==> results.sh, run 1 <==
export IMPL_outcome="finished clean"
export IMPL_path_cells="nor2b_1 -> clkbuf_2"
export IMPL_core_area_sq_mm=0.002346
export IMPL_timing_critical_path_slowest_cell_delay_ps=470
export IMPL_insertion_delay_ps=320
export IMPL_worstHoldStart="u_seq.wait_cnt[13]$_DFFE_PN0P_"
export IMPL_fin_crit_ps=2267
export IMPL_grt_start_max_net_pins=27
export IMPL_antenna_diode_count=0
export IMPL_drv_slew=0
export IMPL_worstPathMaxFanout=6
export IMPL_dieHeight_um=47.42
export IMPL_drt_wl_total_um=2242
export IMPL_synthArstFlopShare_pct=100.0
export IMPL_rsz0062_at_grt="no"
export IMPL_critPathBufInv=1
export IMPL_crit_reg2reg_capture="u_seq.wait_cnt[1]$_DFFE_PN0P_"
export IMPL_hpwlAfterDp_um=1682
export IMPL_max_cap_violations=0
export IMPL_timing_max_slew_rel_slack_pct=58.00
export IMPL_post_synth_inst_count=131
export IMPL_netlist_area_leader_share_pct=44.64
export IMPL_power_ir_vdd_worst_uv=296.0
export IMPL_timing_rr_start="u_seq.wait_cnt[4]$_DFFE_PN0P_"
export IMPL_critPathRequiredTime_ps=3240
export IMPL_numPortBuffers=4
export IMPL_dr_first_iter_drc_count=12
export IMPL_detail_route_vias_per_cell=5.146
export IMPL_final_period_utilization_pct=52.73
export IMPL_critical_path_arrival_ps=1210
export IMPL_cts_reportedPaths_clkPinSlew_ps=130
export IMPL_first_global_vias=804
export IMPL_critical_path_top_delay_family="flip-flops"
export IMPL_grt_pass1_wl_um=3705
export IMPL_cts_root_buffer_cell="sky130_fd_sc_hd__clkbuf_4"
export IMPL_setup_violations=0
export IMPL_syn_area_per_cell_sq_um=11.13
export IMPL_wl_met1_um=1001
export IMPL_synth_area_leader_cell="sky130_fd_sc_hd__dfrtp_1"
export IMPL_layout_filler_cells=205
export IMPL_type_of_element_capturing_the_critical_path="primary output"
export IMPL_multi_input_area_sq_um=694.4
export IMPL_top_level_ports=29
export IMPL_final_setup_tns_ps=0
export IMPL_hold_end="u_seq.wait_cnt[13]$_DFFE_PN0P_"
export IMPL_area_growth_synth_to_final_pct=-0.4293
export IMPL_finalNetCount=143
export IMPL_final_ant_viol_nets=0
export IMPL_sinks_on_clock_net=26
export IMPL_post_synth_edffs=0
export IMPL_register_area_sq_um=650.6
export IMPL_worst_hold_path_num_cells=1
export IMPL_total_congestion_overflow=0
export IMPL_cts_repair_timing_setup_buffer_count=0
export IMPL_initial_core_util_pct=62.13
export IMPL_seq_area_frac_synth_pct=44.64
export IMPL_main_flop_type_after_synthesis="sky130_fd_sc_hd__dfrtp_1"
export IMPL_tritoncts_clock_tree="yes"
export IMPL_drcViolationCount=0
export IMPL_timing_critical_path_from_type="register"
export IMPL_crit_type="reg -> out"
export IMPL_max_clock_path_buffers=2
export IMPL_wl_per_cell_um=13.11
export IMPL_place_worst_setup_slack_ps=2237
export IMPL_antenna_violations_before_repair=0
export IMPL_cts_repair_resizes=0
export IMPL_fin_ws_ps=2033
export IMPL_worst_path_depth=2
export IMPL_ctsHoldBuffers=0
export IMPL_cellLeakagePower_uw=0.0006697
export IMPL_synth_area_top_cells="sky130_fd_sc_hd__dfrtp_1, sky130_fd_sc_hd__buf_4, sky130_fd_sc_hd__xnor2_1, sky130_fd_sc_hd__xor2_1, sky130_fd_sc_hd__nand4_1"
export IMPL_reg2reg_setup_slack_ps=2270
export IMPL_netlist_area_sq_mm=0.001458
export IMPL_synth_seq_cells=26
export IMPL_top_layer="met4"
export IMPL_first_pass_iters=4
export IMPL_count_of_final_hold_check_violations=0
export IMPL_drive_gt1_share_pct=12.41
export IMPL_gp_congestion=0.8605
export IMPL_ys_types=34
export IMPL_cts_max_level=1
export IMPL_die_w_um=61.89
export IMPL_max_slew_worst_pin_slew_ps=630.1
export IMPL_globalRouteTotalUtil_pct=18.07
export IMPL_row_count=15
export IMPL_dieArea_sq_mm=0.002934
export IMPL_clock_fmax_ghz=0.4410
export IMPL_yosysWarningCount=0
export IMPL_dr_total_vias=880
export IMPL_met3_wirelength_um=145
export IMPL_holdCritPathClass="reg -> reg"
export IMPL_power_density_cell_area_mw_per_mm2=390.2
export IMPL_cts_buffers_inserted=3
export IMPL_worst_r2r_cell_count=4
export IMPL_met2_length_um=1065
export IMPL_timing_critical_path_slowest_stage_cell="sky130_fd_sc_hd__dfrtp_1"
## config.mk

```make
export PLATFORM = sky130hd
export DESIGN_NAME = mcu_ao_top
export DESIGN_NICKNAME = d
export VERILOG_FILES = /design/src/verilog/mcu_pkg.sv /design/src/verilog/pwr_ctrl_if.sv /design/src/verilog/power_domain_fsm.sv /design/src/verilog/power_manager.sv /design/src/verilog/irq_collector.sv /design/src/verilog/ao_gpio.sv /design/src/verilog/mcu_ao_top.sv
export SDC_FILE = /design/constraint.sdc
export NUM_CORES = 1
export LEC_CHECK = 0
export BUFFER_PORTS_ARGS = -buffer_cell sky130_fd_sc_hd__clkbuf_2
export CORE_MARGIN = 4
export CORE_UTILIZATION = 40
export DETAILED_ROUTE_END_ITERATION = 6
export GPL_TIMING_DRIVEN = 0
export PLACE_DENSITY_LB_ADDON = 0.15
export SLEW_MARGIN = 20
export SYNTH_ARGS = -nofsm -noshare
export SYNTH_HDL_FRONTEND = slang
export SYNTH_SLANG_ARGS = --single-unit
```

## constraint.sdc

```tcl
create_clock -name clk_i -period 1.6 [get_ports clk_i]
set_input_delay 0.32 -clock clk_i [delete_from_list [all_inputs] [get_ports clk_i]]
set_output_delay 0.32 -clock clk_i [all_outputs]
set_load 0.02 [all_outputs]
```
==> src/hw/tnn_pkg.sv <==
`default_nettype none

package tnn_pkg;

    // ==============================
    // dimensions
    // ==============================

    localparam int FEAT_CNT   = 16;
    localparam int FEAT_BITS  = 4;
    localparam int HIDDEN_CNT = 16;
    localparam int CLASS_CNT  = 10;
    localparam int ACC_BITS   = 10;
    // largest score is 2*16 + 7 = 39
    localparam int SCORE_BITS = 6;
    localparam int CLASS_BITS = 4;

    typedef logic [FEAT_BITS-1:0]    feature_t;
    typedef feature_t [FEAT_CNT-1:0] feature_vec_t;
    typedef logic [HIDDEN_CNT-1:0]   hidden_t;
    typedef logic [SCORE_BITS-1:0]   score_t;
    typedef score_t [CLASS_CNT-1:0]  score_vec_t;
    typedef logic [CLASS_BITS-1:0]   class_t;

    // ==============================
    // hidden layer weights
    // ==============================

    // bit f of entry n set means feature f adds to neuron n
    localparam logic [FEAT_CNT-1:0] HIDDEN_POS_MASK [HIDDEN_CNT] = '{
        16'h5049,
        16'hB203,
        16'h105A,
        16'hEF85,
        16'h001A,
        16'hA026,
        16'h1601,
        16'hAC06,
        16'h4AC0,
        16'h1058,
        16'hF813,
        16'h400E,
        16'h4168,
        16'hA180,
        16'hE8F4,
        16'h4A00
    };

    // bit f of entry n set means feature f subtracts from neuron n
    localparam logic [FEAT_CNT-1:0] HIDDEN_NEG_MASK [HIDDEN_CNT] = '{
        16'hAD24,
        16'h4140,
        16'hEA25,
        16'h105A,
        16'hA085,
        16'h4EC0,
        16'hE940,
        16'h5088,
        16'hB031,
        16'hE8A5,
        16'h03A4,
        16'h9710,
        16'hBE03,
        16'h4800,
        16'h050B,
        16'hB081
    };

    // ==============================
    // output layer weights
    // ==============================

    // a hidden bit of 1 under a positive weight counts as a match
    localparam logic [HIDDEN_CNT-1:0] CLASS_POS_MASK [CLASS_CNT] = '{
        16'h048A,
        16'hD100,
        16'hD915,
        16'h9256,
        16'h8C08,
        16'h4082,
        16'h0CE2,
        16'h5014,
        16'h6000,
        16'h0048
    };

    // a hidden bit of 0 under a negative weight counts as a match
    localparam logic [HIDDEN_CNT-1:0] CLASS_NEG_MASK [CLASS_CNT] = '{
        16'h5934,
        16'h06E3,
        16'h20EA,
        16'h4529,
        16'h6024,
        16'h9605,
        16'hD100,
        16'h00C9,
        16'h8950,
        16'h90B0
    };

    localparam score_t CLASS_BIAS [CLASS_CNT] = '{
        6'd3, 6'd3, 6'd3, 6'd3, 6'd0, 6'd7, 6'd0, 6'd7, 6'd0, 6'd6
    };

endpackage

`default_nettype wire

==> src/hw/hidden_layer.sv <==
`timescale 1ns/100ps
`default_nettype none

module hidden_layer (
    input  tnn_pkg::feature_vec_t features,
    output tnn_pkg::hidden_t      hidden
);
    import tnn_pkg::*;

    // signed sum of the selected features, features are zero extended first
    function automatic logic signed [ACC_BITS-1:0] neuron_sum(
        input feature_vec_t          fv,
        input logic [FEAT_CNT-1:0]   pos,
        input logic [FEAT_CNT-1:0]   neg
    );
        logic signed [ACC_BITS-1:0] acc;
        logic signed [ACC_BITS-1:0] term;
        acc = '0;
        for (int f = 0; f < FEAT_CNT; f++) begin
            term = signed'(ACC_BITS'(fv[f]));
            if (pos[f]) begin
                acc = acc + term;
            end
            if (neg[f]) begin
                acc = acc - term;
            end
        end
        return acc;
    endfunction

    for (genvar n = 0; n < HIDDEN_CNT; n++) begin : g_neuron
        logic signed [ACC_BITS-1:0] sum;

        assign sum = neuron_sum(features, HIDDEN_POS_MASK[n], HIDDEN_NEG_MASK[n]);
        // sign activation, a zero sum fires
        assign hidden[n] = (sum >= 0);
    end

endmodule

`default_nettype wire

==> src/hw/pipe_stage.sv <==
`timescale 1ns/100ps
`default_nettype none

module pipe_stage #(
    parameter type payload_t = logic
) (
    input  logic     clk,
    input  logic     arst_n,
    input  logic     valid_in,
    input  payload_t data_in,
    output logic     valid_out,
    output payload_t data_out
);

    // ==============================
    // stage registers
    // ==============================

    always_ff @(posedge clk or negedge arst_n) begin
        if (!arst_n) begin
            valid_out <= 1'b0;
            data_out  <= '0;
        end else begin
            valid_out <= valid_in;
            data_out  <= data_in;
        end
    end

    // the strobe drives the next stage without qualification
    valid_known_a: assert property (
        @(posedge clk) disable iff (!arst_n)
        !$isunknown(valid_out)
    ) else $error("valid_out unknown out of reset");

endmodule

`default_nettype wire

==> src/hw/class_scorer.sv <==
`timescale 1ns/100ps
`default_nettype none

module class_scorer (
    input  tnn_pkg::hidden_t    hidden,
    output tnn_pkg::score_vec_t scores
);
    import tnn_pkg::*;

    function automatic int max_bias();
        int m;
        m = 0;
        for (int c = 0; c < CLASS_CNT; c++) begin
            if (int'(CLASS_BIAS[c]) > m) begin
                m = int'(CLASS_BIAS[c]);
            end
        end
        return m;
    endfunction

    localparam int MAX_SCORE = 2 * HIDDEN_CNT + max_bias();

    // every hidden bit matching its weight sign, with the bias on top
    if (MAX_SCORE >= 2 ** SCORE_BITS) begin : g_score_width_check
        $error("score width %0d cannot hold score %0d", SCORE_BITS, MAX_SCORE);
    end

    for (genvar c = 0; c < CLASS_CNT; c++) begin : g_class
        logic [HIDDEN_CNT-1:0] match;
        score_t                count;

        // ones under positive weights and zeros under negative weights
        assign match = (hidden & CLASS_POS_MASK[c]) | (~hidden & CLASS_NEG_MASK[c]);
        assign count = SCORE_BITS'($countones(match));

        assign scores[c] = (count << 1) + CLASS_BIAS[c];
    end

endmodule

`default_nettype wire

==> src/hw/argmax_select.sv <==
`timescale 1ns/100ps
`default_nettype none

module argmax_select (
    input  tnn_pkg::score_vec_t scores,
    output tnn_pkg::class_t     prediction
);
    import tnn_pkg::*;

    // ==============================
    // linear scan
    // ==============================

    // strict compare keeps the lower index on a tie
    always_comb begin
        score_t best;
        best       = scores[0];
        prediction = '0;
        for (int c = 1; c < CLASS_CNT; c++) begin
            if (scores[c] > best) begin
                best       = scores[c];
                prediction = class_t'(c);
            end
        end
    end

endmodule

`default_nettype wire

==> src/hw/tnn_classifier.sv <==
`timescale 1ns/100ps
`default_nettype none

module tnn_classifier (
    input  logic                  clk,
    input  logic                  arst_n,
    input  logic                  in_valid,
    input  tnn_pkg::feature_vec_t features,
    output logic                  out_valid,
    output tnn_pkg::class_t       prediction
);
    import tnn_pkg::*;

    hidden_t    hidden_comb;
    hidden_t    hidden_q;
    logic       hidden_valid;
    score_vec_t scores_comb;
    score_vec_t scores_q;

    // ==============================
    // stage 1 hidden layer
    // ==============================

    hidden_layer u_hidden (
        .features (features),
        .hidden   (hidden_comb)
    );

    pipe_stage #(
        .payload_t (hidden_t)
    ) u_hidden_stage (
        .clk       (clk),
        .arst_n    (arst_n),
        .valid_in  (in_valid),
        .data_in   (hidden_comb),
        .valid_out (hidden_valid),
        .data_out  (hidden_q)
    );

    // ==============================
    // stage 2 output layer
    // ==============================

    class_scorer u_scorer (
        .hidden (hidden_q),
        .scores (scores_comb)
    );

    pipe_stage #(
        .payload_t (score_vec_t)
    ) u_score_stage (
        .clk       (clk),
        .arst_n    (arst_n),
        .valid_in  (hidden_valid),
        .data_in   (scores_comb),
        .valid_out (out_valid),
        .data_out  (scores_q)
    );

    // selection is combinational after the second register
    argmax_select u_argmax (
        .scores     (scores_q),
        .prediction (prediction)
    );

    prediction_range_a: assert property (
        @(posedge clk) disable iff (!arst_n)
        out_valid |-> (prediction < CLASS_CNT)
    ) else $error("prediction %0d out of class range", prediction);

endmodule

`default_nettype wire

==> config.mk <==
export PLATFORM = sky130hd
export DESIGN_NAME = tnn_classifier
export DESIGN_NICKNAME = d
export VERILOG_FILES = /design/src/hw/tnn_pkg.sv /design/src/hw/hidden_layer.sv /design/src/hw/pipe_stage.sv /design/src/hw/class_scorer.sv /design/src/hw/argmax_select.sv /design/src/hw/tnn_classifier.sv
export SDC_FILE = /design/constraint.sdc
export NUM_CORES = 1
export LEC_CHECK = 0
export BUFFER_PORTS_ARGS = -buffer_cell sky130_fd_sc_hd__clkbuf_2
export CAP_MARGIN = 40
export CORE_UTILIZATION = 25
export CTS_CLUSTER_DIAMETER = 150
export CTS_CLUSTER_SIZE = 20
export DETAILED_ROUTE_END_ITERATION = 6
export GPL_TIMING_DRIVEN = 0
export PLACE_DENSITY_LB_ADDON = 0.25
export SLEW_MARGIN = 15
export SYNTH_ARGS = -nofsm -noshare
export SYNTH_HDL_FRONTEND = slang
export SYNTH_SLANG_ARGS = --single-unit
==> constraint.sdc <==
create_clock -name clk -period 20.8 [get_ports clk]
set_input_delay 2.08 -clock clk [delete_from_list [all_inputs] [get_ports clk]]
set_output_delay 2.08 -clock clk [all_outputs]
set_load 0.01 [all_outputs]
Word-level counts from Yosys, hierarchy flattened
Cells that the tools add are included.
Widths: inputs -> output; s select.

cells by class
  add/subtract/negate cells = 309
  $mul = 0
  divide/modulo/power cells = 0
  magnitude comparators = 25
  equality and inequality tests = 0
  shift operators = 0
  mux-type cells = 17
  bitwise logic cells = 11
  reductions and logical operators = 0

operator list
  cell                 number
  $sub 10x5->10        77
  $add 10x5->10        68
  $add 5x5->5          57
  $ge 10x1->1 const B  16
  $add 1x1->2          78
  $gt 6x6->1           9
  $mux 6               8
  $or 15x16->16        2
  $or 16x15->16        2
  $add 2x2->3          8
  $add 6x2->6 const B  4
  $add 4x4->5          4
  $add 6x3->6 const B  3
  $add 3x3->4          4
  $not 16->16          1
  $or 12x16->16        1
  $or 16x11->16        1
  $or 16x14->16        1
  $or 7x16->16         1
  $or 11x15->15        1
  $or 15x8->15         1
  $sub 4x4->5          3
  $mux 3               4
  $mux 4               2
  other kinds (4)      6

storage, ports and cells
  bits in registers = 75
  bits in latches = 0
  bits in writable memories = 0
  ROM bits = 0
  bits of input ports = 67
  output and inout bits = 5
  word-level logic and storage cells = 375
  memories kept = 0

Depth between registers and ports, before layout
  depth in word-level cells = 18
  gate-level depth with buffers = 77
  gate-level depth less buffers = 75

By module
Synthesis repeated with hierarchy kept, for this count alone.

unflattened totals
  cell total of the unflattened synthesis = 2372
  area, all modules = 24562.3 um2

modules (own cells, without submodules)
  module                       instances  cells an instance  area each (um2)  seq. area each (um2)
  hidden_layer                 1          1580               16811.1          0.0
  class_scorer                 1          333                3025.4           0.0
  argmax_select                1          381                2773.9           0.0
  pipe_stage (u_score_stage)   1          61                 1526.5           1526.5
  pipe_stage (u_hidden_stage)  1          17                 425.4            425.4

Least setup slack after synthesis
OpenSTA, ideal clock, no wires.

  kind = register to output
  start point = reg u_score_stage.data_out[8] in the netlist's numbering
  end point = out prediction[0]
  arrival time = 14351 ps
  data required time = 18720 ps
  path slack = 4369 ps
  stages on the path, launching flop included = 72
  buffers on the path = 2
  cells stage by stage = dfrtp_1 ha_1 and4_1 nand2_1 nand2_1 mux2i_1 ha_1 nand2_1 nor2_1 a31o_2 a211oi_1 o21ai_1 o21ai_2 nor2_1 a21oi_1 inv_1 ha_1 and2_1 [... 36 more ...] and3_1 buf_6 mux2i_1 ha_1 a21o_1 a21o_1 a21oi_1 a211oi_1 nand4_1 a21boi_0 mux2_2 ha_1 a21o_1 a21o_1 a21oi_1 nor2_1 and4_1 or4_1

on the way
  cells in the longest elaborated chain, start to end = 18
  elaborated cells between the ends (all ways) = 26
  classes of those cells = order compare: 9; mux: 17

ends and longest elaborated chain
  element                   line                  RTL
  start: declaration        pipe_stage.sv:12      output payload_t data_out
  start signal: assignment  pipe_stage.sv:25      data_out <= data_in;
  $gt 6x6->1                argmax_select.sv:20   if (scores[c] > best) begin
  $mux 6                    argmax_select.sv:20
  $gt 6x6->1                argmax_select.sv:20
  $mux 6                    argmax_select.sv:20
  $gt 6x6->1                argmax_select.sv:20
  $mux 6                    argmax_select.sv:20
  $gt 6x6->1                argmax_select.sv:20
  $mux 6                    argmax_select.sv:20
  [... 2 more ...]          -
  $gt 6x6->1                argmax_select.sv:20
  $mux 6                    argmax_select.sv:20
  $gt 6x6->1                argmax_select.sv:20
  $mux 6                    argmax_select.sv:20
  $gt 6x6->1                argmax_select.sv:20
  $mux 6                    argmax_select.sv:20
  $gt 6x6->1                argmax_select.sv:20
  $mux 4 (*)                argmax_select.sv:20
  end: declaration          tnn_classifier.sv:10  output tnn_pkg::class_t prediction

Every way passes the cells marked *; elsewhere a longest branch is shown, timed or not.

Worst setup path after layout
  start point = reg u_score_stage.data_out[2] in the netlist's numbering
  end point = out prediction[0]

Same word-level chain as after synthesis.

==> metrics.md <==
| Metric | Value |
|---|---|
| Worst-margin pin slew | 0.924 ns |
| Setup TNS | 0 ns |
| Crit Path Category | reg2out |
| Clock sink count | 65 |
| Die extent in x | 303 um |
| Critical Path RT | 18.72 ns |
| Post-synth top area share | 0.483 |
| Global-route wire length before repair | 103000 um |
| Post-CTS Hold Fix Bufs | 0 |
| Row count | 110 |
| Max stage delay on crit path | 0.61 ns |
| DRC | 0 |
| Share of cells above drive strength 1 | 0.0612 |
| Mean post-synth cell area | 10.7 um^2 |
| # fillers | 9523 |
| CP max stage cell | or4_1 |
| Met3 wire length | 4290 um |
| RePlAce Congestion | 0.955 |
| CTS tree | built |
| Max cap viols | 0 |
| Reg2reg setup slack | 16.67 ns |
| Setup crit start kind | flop |
| Top Metal Used | met5 |
| Drt pass-1 iters | 6 |
| Synth unique cells | 74 |
| Setup Skew | 0.00986 ns |
| Hold WS | 0.349 ns |
| Via count | 14700 |
| Crit path capture type | output port |
| CTS buffer count | 9 |
| Vias in the first global route | 16500 |
| Slew Limit Fails | 0 |
| Hold crit path type | reg2reg |
| Design area | 25000 um^2 |
| Routed WL | 69000 um |
| Clk slew on worst S/H paths | 0.06 ns |
| DP Wirelength | 61900 um |
| Top cells by area, synth | fa_1 (48%), ha_1 (18%), inv_1 (11%) |
| RSZ-0062 raised after global routing | false |
| 1st-iter DRT viols | 763 |
| Synthesis Warnings | 0 |
| Die area | 92100 um^2 |
| CTS root buf | clkbuf_16 |
| Placeable core region | 90000 um^2 |
| Crit path top cell by count | ha_1 |
| Initial antenna violation count | 2 |
| CP top delay family | compound AO/OA/AOI/OAI gates |
| Grt total ovfl | 0 |
| DR WL met2 | 32400 um |
| Wl on met1 | 30300 um |
| Crit Path Max Fanout | 9 |
| Mapped Cells | 2129 |
| Port bufs | 71 |
| Nets | 3158 |
| WL per Instance | 20.3 um |
| Syn nets | 3070 |
| Outcome | finished clean |
| Slew headroom | 0.368 |
| Placed Area | 24600 um^2 |
| Commonest cells after routing, fill and taps aside | inv_1 (655), fa_1 (548), ha_1 (326), a21oi_1 (71), clkbuf_2 (70) |
| Setup Buffers After CTS | 0 |
| Ys flop type | dfrtp_1 |
| H-tree depth | 3 |
| Seq cells post-synth | 65 |
| Most common cell after layout, fill and taps aside | inv_1 |
| Clk buf depth | 2 |
| Initial core utilization | 0.252 |
| Antenna Cells | 0 |
| IO Pins | 72 |
| Routed Antenna Nets | 0 |
| Final Hold Fails | 0 |
| Post-synth EDFFs | 0 |
| Worst Path Buf+Inv | 8 |
| Period minus WS final | 19.35 ns |
| Largest net degree at the start of global routing | 42 |
| Drt via density | 4.32 |
| Cell taking the most area after synthesis | fa_1 |
| Mapped Area | 22700 um^2 |
| Seq/Total Area, Yosys | 0.0716 |
| Worst-Skew Late Latency | 0.33 ns |
| Post-synthesis async set-or-reset flop share | 1.00 |
| Final setup violation count | 0 |
| FMAX | 51.7 MHz |
| Tot GR Track Use | 0.155 |
| Arrival time of the worst setup path | 17.27 ns |
| Die Y | 303 um |
| Tcrit/Tclk final | 0.930 |
| Area Growth Syn to Fin | 9.84% |
[synthesized netlist by cell type (3+ instances only)]
cell type / instances
nand4_1: 10
clkbuf_1: 3
nor2_1: 46
ha_1: 326
mux2_2: 7
o21ai_0: 32
mux2i_1: 14
o21a_1: 3
nor2b_1: 21
a21boi_0: 4
nor3b_1: 6
o21bai_1: 4
a21oi_1: 72
fa_1: 548
and3_1: 8
nor4_1: 3
a211oi_1: 7
o211ai_1: 11
o211a_1: 3
a21o_1: 45
o31ai_1: 5
nand2b_1: 13
a31oi_1: 3
nand3_1: 12
nor3_1: 4
o22ai_1: 5
and4_1: 3
inv_1: 655
buf_6: 4
o21ai_1: 6
o2111ai_1: 3
or2_2: 8
and2_1: 5
xnor2_1: 44
xor2_1: 26
dfrtp_1: 65
nand2_1: 41
maj3_1: 5
[registers in the layout, indices dropped and copies added, names as in the netlist]
name / cells
u_score_stage.data_out: 47
u_score_stage.valid_out: 1
u_hidden_stage.data_out: 16
u_hidden_stage.valid_out: 1
[through the flow]
stage | instances | util | setup WS, ns
6_report | 3398 | 0.277 | 1.45
5_1_grt | 3398 | 0.277 | 0.0443
4_1_cts | 3395 | 0.277 | 0.619
3_5_place_dp | 3379 | 0.273 | 1.04
3_3_place_gp | 3376 | 0.273 | 1.27
2_1_floorplan | 2129 | - | 4.37
[layer usage]
layer | up-vias | global-route usage
li1 | 6582 | -
met1 | 7697 | 0.210
met2 | 340 | 0.251
met3 | 72 | 0.0345
met4 | 4 | 0.0386
met5 | - | 0
[cells by family (layout without fill, tap and decap cells)]
kind of cell	count (synthesis)	count (layout)	synth area share
DFF	65	65	0.0716
adders and majority gates	879	879	0.664
xor gates and xnor gates	70	70	0.0270
other	1	1	0.000165
muxes	23	23	0.0112
buffers and inverters	664	757	0.111
and+or+nand+nor	189	189	0.0434
AOI/OAI and AO/OA	238	238	0.0710
[worst paths after layout]
kind	startpoint	end	cells after the start
setup / recovery	u_score_stage.data_out[2]$_DFF_PN0_	prediction[0]	75
max in group asynchronous	arst_n	u_score_stage.data_out[17]$_DFF_PN0_	2
hold reg to reg	u_hidden_stage.valid_out$_DFF_PN0_	u_score_stage.valid_out$_DFF_PN0_	0
hold / removal	u_hidden_stage.valid_out$_DFF_PN0_	u_score_stage.valid_out$_DFF_PN0_	0
setup reg to reg	u_hidden_stage.data_out[5]$_DFF_PN0_	u_score_stage.data_out[5]$_DFF_PN0_	14
min in group asynchronous	arst_n	u_hidden_stage.valid_out$_DFF_PN0_	1
[cell type report]
class,count,area [um^2],area share
multi-input combinational,1400,18600,0.745
inverter,655,2460,0.0985
sequential,65,1630,0.0652
tap,1176,1470,0.0590
timing repair buffer,77,430,0.0172
clock buffer,9,225,0.00902
clock inverter,7,93.8,0.00376
buffer,9,66.3,0.00266
[timing repair]
action / CTS / global route
endpoints found under the hold margin: 0 / 0
gates resized for setup: 0 / 5
setup endpoints to repair: 0 / 4
[worst reg2reg max path, cell delays in order, from the launching register on]
cell and delay (ns):
dfrtp_1 0.46, inv_1 0.30, ha_1 0.36, fa_1 0.52
inv_1 0.05, fa_1 0.47, inv_1 0.05, fa_1 0.44
ha_1 0.25, fa_1 0.56, ha_1 0.21, nand2_1 0.07
nor2_1 0.09, a21oi_1 0.04, o221ai_1 0.19
Power is not shown: default switching activity piles up to over one toggle a cycle in this logic, so the estimate is an artifact.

####################

What is expected: Extract from the listing above the lines between the line containing "export IMPL_hpwlAfterDp_um=1682" and the line containing "export IMPL_power_ir_vdd_worst_uv=296.0", keeping both of those lines. Output nothing else.

Result for this task:
export IMPL_hpwlAfterDp_um=1682
export IMPL_max_cap_violations=0
export IMPL_timing_max_slew_rel_slack_pct=58.00
export IMPL_post_synth_inst_count=131
export IMPL_netlist_area_leader_share_pct=44.64
export IMPL_power_ir_vdd_worst_uv=296.0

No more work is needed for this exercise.